*** Opening Dataset ***

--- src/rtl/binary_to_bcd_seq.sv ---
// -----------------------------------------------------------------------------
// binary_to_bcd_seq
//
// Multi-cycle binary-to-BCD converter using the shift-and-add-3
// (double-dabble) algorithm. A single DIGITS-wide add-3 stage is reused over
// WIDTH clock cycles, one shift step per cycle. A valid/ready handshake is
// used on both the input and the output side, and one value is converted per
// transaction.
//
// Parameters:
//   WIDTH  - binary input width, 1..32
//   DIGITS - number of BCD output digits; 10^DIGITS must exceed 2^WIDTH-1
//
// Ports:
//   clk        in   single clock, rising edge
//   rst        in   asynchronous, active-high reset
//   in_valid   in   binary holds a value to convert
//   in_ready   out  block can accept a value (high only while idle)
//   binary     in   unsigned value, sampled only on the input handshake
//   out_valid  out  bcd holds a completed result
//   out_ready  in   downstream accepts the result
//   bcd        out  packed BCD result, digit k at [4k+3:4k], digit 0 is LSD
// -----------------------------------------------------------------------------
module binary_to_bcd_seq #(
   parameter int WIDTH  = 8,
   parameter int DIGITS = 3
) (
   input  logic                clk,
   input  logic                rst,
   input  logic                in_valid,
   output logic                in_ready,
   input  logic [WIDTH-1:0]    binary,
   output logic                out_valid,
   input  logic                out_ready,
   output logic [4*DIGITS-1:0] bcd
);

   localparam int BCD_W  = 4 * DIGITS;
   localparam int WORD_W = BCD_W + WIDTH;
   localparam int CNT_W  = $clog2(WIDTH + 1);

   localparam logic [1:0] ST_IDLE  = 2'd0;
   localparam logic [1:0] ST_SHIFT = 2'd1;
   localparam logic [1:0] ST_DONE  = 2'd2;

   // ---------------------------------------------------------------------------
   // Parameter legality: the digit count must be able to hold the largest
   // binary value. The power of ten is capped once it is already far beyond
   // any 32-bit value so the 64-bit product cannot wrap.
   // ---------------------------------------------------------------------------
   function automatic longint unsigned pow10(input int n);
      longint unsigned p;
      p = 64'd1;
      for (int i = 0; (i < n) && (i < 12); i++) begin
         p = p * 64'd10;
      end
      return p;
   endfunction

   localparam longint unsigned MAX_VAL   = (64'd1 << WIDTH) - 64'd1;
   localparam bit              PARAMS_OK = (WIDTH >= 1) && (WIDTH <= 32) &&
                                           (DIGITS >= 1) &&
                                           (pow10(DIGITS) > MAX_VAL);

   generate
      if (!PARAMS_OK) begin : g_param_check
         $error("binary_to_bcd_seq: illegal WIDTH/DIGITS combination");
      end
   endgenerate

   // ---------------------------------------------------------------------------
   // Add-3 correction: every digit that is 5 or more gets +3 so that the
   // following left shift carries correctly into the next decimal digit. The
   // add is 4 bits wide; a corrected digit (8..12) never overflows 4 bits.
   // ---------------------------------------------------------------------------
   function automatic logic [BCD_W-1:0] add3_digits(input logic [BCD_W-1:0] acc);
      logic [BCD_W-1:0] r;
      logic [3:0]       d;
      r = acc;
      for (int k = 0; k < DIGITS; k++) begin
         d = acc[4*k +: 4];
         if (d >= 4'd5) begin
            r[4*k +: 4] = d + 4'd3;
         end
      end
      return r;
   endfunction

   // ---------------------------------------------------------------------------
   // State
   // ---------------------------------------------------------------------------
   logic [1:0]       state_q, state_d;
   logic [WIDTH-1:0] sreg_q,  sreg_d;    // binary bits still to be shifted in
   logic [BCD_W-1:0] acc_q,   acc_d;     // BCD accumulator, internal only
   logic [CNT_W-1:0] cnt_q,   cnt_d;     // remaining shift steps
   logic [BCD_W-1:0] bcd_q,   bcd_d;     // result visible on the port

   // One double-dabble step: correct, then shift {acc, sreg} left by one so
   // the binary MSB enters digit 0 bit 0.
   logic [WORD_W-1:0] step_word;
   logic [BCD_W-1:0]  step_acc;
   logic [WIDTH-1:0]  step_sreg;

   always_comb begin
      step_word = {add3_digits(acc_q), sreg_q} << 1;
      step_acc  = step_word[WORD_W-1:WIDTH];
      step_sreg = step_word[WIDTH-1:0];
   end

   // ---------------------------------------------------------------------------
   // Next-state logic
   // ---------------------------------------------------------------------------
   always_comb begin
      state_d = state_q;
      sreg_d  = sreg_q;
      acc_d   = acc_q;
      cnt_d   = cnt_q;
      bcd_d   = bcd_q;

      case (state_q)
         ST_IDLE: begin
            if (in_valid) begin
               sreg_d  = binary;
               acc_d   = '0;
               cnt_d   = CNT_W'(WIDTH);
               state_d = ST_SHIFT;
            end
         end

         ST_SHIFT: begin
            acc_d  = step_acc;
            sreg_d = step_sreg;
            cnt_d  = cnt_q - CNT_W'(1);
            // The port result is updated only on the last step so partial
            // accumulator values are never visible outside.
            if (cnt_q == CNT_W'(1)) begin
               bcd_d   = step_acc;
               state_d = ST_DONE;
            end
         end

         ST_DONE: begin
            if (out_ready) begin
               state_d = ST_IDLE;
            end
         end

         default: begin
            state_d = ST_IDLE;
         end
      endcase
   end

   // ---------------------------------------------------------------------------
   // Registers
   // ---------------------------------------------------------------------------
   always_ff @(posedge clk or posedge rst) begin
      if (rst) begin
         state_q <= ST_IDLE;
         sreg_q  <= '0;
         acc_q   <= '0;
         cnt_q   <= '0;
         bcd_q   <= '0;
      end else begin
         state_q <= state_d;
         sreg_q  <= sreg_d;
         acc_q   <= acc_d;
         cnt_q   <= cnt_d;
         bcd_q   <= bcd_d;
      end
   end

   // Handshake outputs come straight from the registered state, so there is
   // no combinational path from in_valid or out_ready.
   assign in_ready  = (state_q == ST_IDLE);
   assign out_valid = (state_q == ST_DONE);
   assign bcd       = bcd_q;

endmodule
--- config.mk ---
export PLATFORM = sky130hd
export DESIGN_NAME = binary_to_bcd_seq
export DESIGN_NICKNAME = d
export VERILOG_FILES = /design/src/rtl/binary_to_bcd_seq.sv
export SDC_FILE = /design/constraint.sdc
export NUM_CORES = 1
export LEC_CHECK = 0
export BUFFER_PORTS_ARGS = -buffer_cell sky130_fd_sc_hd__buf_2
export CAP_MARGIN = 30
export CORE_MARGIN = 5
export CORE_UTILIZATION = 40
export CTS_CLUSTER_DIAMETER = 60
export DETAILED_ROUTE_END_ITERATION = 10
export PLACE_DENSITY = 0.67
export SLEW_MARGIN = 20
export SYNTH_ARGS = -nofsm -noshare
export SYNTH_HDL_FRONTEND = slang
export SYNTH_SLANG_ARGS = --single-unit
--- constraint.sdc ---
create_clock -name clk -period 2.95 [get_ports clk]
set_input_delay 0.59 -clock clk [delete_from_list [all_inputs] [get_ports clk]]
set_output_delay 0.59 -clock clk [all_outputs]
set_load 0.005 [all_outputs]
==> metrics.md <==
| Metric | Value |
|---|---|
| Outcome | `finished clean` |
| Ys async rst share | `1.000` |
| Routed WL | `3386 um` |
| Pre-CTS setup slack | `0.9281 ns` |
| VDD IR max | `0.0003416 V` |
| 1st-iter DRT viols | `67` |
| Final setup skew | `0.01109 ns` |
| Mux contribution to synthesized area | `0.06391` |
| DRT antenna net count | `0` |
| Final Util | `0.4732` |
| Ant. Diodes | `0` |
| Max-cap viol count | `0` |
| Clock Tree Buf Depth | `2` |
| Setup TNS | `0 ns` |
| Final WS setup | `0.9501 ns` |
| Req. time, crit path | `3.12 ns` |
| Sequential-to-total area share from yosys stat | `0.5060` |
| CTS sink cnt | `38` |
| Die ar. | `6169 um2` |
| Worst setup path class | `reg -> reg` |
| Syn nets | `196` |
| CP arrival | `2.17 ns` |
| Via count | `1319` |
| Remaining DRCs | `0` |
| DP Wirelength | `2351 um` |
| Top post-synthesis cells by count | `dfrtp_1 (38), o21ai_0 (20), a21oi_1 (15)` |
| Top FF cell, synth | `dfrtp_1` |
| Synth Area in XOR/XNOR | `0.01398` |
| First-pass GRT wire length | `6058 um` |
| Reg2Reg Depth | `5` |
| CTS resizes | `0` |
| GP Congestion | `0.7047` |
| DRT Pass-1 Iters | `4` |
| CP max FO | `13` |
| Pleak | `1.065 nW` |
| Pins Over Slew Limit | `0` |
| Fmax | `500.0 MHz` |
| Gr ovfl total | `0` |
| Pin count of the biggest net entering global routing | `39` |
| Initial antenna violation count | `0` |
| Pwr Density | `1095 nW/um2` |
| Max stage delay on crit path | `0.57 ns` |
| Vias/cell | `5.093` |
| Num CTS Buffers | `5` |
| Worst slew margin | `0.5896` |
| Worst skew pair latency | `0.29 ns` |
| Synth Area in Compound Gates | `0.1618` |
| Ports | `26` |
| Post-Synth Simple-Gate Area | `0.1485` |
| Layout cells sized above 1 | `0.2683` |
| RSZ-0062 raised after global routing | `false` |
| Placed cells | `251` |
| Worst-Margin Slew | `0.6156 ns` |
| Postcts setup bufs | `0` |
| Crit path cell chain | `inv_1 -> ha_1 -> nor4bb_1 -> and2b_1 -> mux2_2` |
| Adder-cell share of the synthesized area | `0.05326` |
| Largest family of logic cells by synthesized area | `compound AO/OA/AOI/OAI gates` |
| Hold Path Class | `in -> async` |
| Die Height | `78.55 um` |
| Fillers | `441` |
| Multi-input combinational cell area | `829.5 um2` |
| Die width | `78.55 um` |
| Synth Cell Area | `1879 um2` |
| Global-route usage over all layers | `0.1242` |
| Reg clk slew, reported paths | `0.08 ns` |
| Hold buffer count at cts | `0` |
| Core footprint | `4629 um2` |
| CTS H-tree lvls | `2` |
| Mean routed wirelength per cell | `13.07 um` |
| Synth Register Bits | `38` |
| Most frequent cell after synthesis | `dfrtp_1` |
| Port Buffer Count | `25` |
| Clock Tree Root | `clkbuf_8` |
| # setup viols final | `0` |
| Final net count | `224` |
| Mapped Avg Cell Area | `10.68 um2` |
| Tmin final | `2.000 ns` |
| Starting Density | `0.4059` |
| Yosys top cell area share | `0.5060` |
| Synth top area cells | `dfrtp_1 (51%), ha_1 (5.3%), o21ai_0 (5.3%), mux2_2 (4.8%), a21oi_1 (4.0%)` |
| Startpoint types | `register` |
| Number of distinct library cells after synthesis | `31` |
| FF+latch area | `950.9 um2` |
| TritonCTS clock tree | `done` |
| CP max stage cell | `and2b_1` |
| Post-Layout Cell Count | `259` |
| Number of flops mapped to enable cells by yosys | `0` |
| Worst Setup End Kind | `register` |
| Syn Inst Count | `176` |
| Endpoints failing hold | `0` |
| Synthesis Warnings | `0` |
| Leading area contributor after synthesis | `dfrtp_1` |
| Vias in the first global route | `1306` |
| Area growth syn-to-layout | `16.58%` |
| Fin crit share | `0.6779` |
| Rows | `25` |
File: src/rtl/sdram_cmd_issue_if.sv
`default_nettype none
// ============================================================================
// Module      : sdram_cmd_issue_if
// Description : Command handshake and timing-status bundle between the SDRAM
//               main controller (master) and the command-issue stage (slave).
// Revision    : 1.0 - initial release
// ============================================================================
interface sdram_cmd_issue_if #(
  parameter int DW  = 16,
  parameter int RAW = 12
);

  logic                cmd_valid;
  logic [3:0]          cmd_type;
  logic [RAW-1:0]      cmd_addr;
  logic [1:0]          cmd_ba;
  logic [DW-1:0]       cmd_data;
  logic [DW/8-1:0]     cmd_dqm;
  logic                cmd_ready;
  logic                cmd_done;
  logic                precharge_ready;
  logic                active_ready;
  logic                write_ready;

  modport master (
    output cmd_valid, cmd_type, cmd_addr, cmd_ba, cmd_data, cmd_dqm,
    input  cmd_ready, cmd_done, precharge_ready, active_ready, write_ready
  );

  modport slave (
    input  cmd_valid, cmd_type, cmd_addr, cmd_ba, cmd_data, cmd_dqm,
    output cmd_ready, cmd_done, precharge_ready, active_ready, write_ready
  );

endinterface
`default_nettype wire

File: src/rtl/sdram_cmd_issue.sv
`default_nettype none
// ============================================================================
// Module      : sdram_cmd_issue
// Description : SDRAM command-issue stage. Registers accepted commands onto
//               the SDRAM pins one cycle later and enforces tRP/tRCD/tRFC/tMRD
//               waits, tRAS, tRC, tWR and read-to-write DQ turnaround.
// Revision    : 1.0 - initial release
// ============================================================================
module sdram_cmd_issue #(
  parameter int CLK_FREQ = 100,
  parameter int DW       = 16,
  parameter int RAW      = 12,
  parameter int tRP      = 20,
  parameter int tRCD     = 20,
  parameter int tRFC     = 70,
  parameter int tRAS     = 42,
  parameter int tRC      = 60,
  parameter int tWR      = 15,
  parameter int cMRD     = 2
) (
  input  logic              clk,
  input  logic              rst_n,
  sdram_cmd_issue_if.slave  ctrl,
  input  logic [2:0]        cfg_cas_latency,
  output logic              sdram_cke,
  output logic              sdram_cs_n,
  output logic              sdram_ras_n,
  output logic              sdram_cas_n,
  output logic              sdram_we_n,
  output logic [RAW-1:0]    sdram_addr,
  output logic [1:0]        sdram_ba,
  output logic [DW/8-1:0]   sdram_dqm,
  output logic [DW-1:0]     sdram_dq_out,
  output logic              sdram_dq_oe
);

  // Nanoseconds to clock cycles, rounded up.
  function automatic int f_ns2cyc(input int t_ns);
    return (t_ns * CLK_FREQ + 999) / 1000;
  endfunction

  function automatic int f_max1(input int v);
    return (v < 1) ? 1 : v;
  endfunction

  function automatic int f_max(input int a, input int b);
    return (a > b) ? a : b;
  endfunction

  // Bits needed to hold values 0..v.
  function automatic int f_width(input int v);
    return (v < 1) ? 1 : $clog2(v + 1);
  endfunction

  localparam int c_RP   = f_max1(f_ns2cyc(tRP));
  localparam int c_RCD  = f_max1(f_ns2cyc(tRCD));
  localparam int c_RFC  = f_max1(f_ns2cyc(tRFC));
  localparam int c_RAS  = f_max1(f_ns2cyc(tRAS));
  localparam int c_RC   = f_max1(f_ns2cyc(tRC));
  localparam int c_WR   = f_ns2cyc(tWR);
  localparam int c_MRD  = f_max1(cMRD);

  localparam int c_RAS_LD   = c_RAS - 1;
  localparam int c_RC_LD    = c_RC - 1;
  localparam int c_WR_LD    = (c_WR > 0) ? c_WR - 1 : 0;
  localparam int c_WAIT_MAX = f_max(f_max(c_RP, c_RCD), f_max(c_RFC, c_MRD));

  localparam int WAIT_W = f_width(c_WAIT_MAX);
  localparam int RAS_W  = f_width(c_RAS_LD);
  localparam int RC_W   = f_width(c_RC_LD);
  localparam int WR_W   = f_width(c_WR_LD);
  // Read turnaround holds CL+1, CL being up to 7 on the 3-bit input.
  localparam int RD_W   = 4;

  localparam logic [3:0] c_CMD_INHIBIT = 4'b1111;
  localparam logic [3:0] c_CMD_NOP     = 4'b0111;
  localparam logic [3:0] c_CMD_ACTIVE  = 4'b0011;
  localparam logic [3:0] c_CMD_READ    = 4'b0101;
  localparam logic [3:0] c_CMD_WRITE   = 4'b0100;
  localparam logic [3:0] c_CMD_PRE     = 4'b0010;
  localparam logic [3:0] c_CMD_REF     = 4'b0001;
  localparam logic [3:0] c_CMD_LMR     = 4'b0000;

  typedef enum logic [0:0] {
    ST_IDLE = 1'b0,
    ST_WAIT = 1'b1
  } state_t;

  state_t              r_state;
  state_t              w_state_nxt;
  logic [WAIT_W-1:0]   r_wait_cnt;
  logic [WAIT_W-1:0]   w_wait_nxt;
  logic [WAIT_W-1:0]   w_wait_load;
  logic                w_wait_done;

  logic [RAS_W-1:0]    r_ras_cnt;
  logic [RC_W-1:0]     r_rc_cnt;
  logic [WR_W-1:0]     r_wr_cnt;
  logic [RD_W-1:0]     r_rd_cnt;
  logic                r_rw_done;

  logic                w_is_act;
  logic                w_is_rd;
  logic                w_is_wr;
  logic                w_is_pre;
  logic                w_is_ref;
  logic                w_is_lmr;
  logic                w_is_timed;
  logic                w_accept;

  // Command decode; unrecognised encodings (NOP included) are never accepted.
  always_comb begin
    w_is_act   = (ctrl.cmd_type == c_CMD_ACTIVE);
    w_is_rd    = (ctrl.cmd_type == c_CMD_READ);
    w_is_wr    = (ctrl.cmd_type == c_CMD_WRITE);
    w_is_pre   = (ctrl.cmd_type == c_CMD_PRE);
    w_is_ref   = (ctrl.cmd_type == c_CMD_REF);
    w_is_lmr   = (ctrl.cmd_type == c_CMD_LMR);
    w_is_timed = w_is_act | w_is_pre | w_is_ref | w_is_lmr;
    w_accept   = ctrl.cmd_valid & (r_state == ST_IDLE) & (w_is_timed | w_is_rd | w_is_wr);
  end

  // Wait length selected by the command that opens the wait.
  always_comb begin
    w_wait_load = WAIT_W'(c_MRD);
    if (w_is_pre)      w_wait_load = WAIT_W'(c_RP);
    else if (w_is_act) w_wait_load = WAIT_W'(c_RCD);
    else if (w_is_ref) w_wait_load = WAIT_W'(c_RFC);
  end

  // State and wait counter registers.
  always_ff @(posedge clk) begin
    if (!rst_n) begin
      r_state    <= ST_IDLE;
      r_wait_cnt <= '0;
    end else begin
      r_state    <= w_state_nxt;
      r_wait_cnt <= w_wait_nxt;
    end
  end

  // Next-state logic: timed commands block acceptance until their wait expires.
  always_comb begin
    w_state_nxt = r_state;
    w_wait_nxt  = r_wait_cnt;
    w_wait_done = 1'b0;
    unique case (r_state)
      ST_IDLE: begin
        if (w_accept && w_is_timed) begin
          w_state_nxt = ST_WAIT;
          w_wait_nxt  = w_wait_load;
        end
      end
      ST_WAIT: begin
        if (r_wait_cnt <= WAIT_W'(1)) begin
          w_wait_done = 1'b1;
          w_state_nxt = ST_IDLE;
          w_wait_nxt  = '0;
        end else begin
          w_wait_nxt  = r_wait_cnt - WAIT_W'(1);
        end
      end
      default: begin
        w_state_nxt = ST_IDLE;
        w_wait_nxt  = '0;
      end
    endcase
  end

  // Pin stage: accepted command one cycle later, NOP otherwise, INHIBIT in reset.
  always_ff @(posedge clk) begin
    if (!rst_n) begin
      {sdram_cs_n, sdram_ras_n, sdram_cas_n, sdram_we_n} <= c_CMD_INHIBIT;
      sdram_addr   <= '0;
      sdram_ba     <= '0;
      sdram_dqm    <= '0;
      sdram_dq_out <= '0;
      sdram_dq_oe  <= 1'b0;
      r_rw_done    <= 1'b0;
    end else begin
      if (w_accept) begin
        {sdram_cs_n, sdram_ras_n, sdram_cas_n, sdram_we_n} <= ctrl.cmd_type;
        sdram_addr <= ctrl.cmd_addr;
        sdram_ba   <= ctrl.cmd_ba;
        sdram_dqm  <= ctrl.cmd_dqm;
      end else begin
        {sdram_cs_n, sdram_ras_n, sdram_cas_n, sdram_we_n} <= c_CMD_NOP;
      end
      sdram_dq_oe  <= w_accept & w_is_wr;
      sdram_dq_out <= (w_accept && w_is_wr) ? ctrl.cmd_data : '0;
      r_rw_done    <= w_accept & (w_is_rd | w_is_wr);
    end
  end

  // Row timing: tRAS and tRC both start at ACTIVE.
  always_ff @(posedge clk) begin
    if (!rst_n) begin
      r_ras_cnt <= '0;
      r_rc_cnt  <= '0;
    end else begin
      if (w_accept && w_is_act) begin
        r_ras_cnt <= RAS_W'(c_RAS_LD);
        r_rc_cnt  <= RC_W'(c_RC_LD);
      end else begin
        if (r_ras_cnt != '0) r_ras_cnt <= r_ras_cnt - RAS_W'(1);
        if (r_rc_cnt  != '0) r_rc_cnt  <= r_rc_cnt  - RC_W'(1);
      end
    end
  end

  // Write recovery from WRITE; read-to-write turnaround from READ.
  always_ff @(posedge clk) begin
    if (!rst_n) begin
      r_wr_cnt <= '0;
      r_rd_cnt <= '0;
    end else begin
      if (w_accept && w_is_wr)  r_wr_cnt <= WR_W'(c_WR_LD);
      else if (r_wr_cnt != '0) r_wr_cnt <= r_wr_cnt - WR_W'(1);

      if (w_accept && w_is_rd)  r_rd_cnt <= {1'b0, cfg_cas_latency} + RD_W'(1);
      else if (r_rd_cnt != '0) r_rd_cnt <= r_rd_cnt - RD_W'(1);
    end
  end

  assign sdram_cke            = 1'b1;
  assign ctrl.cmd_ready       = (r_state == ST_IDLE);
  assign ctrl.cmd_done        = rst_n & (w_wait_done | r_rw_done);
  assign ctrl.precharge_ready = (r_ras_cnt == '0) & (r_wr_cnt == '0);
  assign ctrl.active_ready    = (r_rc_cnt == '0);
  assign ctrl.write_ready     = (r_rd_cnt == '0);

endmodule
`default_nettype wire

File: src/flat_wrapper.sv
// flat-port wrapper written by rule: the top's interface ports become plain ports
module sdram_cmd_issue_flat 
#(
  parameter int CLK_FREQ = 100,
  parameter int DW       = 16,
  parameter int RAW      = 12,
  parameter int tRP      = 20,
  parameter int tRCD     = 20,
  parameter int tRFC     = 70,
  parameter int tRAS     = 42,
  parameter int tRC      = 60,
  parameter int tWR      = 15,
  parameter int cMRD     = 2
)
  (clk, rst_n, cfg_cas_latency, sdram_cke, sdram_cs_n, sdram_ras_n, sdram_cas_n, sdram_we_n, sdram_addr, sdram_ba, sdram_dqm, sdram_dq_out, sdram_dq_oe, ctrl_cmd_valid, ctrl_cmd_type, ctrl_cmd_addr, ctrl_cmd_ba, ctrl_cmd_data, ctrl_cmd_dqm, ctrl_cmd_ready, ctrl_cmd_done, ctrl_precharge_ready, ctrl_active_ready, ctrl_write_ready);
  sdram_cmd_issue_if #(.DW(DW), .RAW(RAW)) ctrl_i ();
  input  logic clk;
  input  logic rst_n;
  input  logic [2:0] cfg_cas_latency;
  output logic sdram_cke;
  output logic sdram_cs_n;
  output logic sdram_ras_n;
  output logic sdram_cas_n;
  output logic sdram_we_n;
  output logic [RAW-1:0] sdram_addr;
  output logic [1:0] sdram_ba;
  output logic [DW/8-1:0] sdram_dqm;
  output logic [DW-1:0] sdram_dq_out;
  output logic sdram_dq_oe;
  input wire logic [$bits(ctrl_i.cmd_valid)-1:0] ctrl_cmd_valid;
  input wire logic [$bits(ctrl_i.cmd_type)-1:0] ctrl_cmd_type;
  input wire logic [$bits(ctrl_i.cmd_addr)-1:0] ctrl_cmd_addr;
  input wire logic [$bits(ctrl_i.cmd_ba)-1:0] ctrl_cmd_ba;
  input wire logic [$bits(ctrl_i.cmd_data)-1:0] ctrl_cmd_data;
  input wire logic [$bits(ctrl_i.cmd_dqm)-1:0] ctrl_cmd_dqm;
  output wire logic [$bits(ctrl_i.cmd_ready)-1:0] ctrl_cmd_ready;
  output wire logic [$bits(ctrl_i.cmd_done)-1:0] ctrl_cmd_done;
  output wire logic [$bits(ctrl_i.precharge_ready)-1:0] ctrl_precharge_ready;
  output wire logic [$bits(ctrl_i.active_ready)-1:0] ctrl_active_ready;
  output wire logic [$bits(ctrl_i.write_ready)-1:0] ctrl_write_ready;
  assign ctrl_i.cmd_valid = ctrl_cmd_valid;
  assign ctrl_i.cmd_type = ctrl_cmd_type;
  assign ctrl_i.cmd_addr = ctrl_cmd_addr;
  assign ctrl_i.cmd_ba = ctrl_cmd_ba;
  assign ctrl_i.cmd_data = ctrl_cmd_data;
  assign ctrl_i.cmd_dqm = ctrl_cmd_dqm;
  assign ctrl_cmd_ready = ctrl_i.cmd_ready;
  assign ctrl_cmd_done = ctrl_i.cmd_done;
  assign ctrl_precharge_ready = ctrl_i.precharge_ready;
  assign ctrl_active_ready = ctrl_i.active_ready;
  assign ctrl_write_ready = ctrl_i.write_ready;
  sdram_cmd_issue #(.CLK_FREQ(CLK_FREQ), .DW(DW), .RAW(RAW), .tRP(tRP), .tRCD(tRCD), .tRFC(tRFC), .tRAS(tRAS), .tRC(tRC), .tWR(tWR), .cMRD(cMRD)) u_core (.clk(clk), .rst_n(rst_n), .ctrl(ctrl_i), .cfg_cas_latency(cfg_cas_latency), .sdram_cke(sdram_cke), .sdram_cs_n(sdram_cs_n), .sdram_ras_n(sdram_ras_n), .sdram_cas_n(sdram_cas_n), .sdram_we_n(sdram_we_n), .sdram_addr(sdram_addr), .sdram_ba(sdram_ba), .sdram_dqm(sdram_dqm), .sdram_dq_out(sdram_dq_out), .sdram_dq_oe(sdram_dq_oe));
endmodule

*** Closing Dataset ***

## How to complete this task
Return only the part of the records above that opens with the line containing "Leading area contributor" and closes with the line containing "endinterface", ends included.

## Completed task
| Leading area contributor after synthesis | `dfrtp_1` |
| Vias in the first global route | `1306` |
| Area growth syn-to-layout | `16.58%` |
| Fin crit share | `0.6779` |
| Rows | `25` |
File: src/rtl/sdram_cmd_issue_if.sv
`default_nettype none
// ============================================================================
// Module      : sdram_cmd_issue_if
// Description : Command handshake and timing-status bundle between the SDRAM
//               main controller (master) and the command-issue stage (slave).
// Revision    : 1.0 - initial release
// ============================================================================
interface sdram_cmd_issue_if #(
  parameter int DW  = 16,
  parameter int RAW = 12
);

  logic                cmd_valid;
  logic [3:0]          cmd_type;
  logic [RAW-1:0]      cmd_addr;
  logic [1:0]          cmd_ba;
  logic [DW-1:0]       cmd_data;
  logic [DW/8-1:0]     cmd_dqm;
  logic                cmd_ready;
  logic                cmd_done;
  logic                precharge_ready;
  logic                active_ready;
  logic                write_ready;

  modport master (
    output cmd_valid, cmd_type, cmd_addr, cmd_ba, cmd_data, cmd_dqm,
    input  cmd_ready, cmd_done, precharge_ready, active_ready, write_ready
  );

  modport slave (
    input  cmd_valid, cmd_type, cmd_addr, cmd_ba, cmd_data, cmd_dqm,
    output cmd_ready, cmd_done, precharge_ready, active_ready, write_ready
  );

endinterface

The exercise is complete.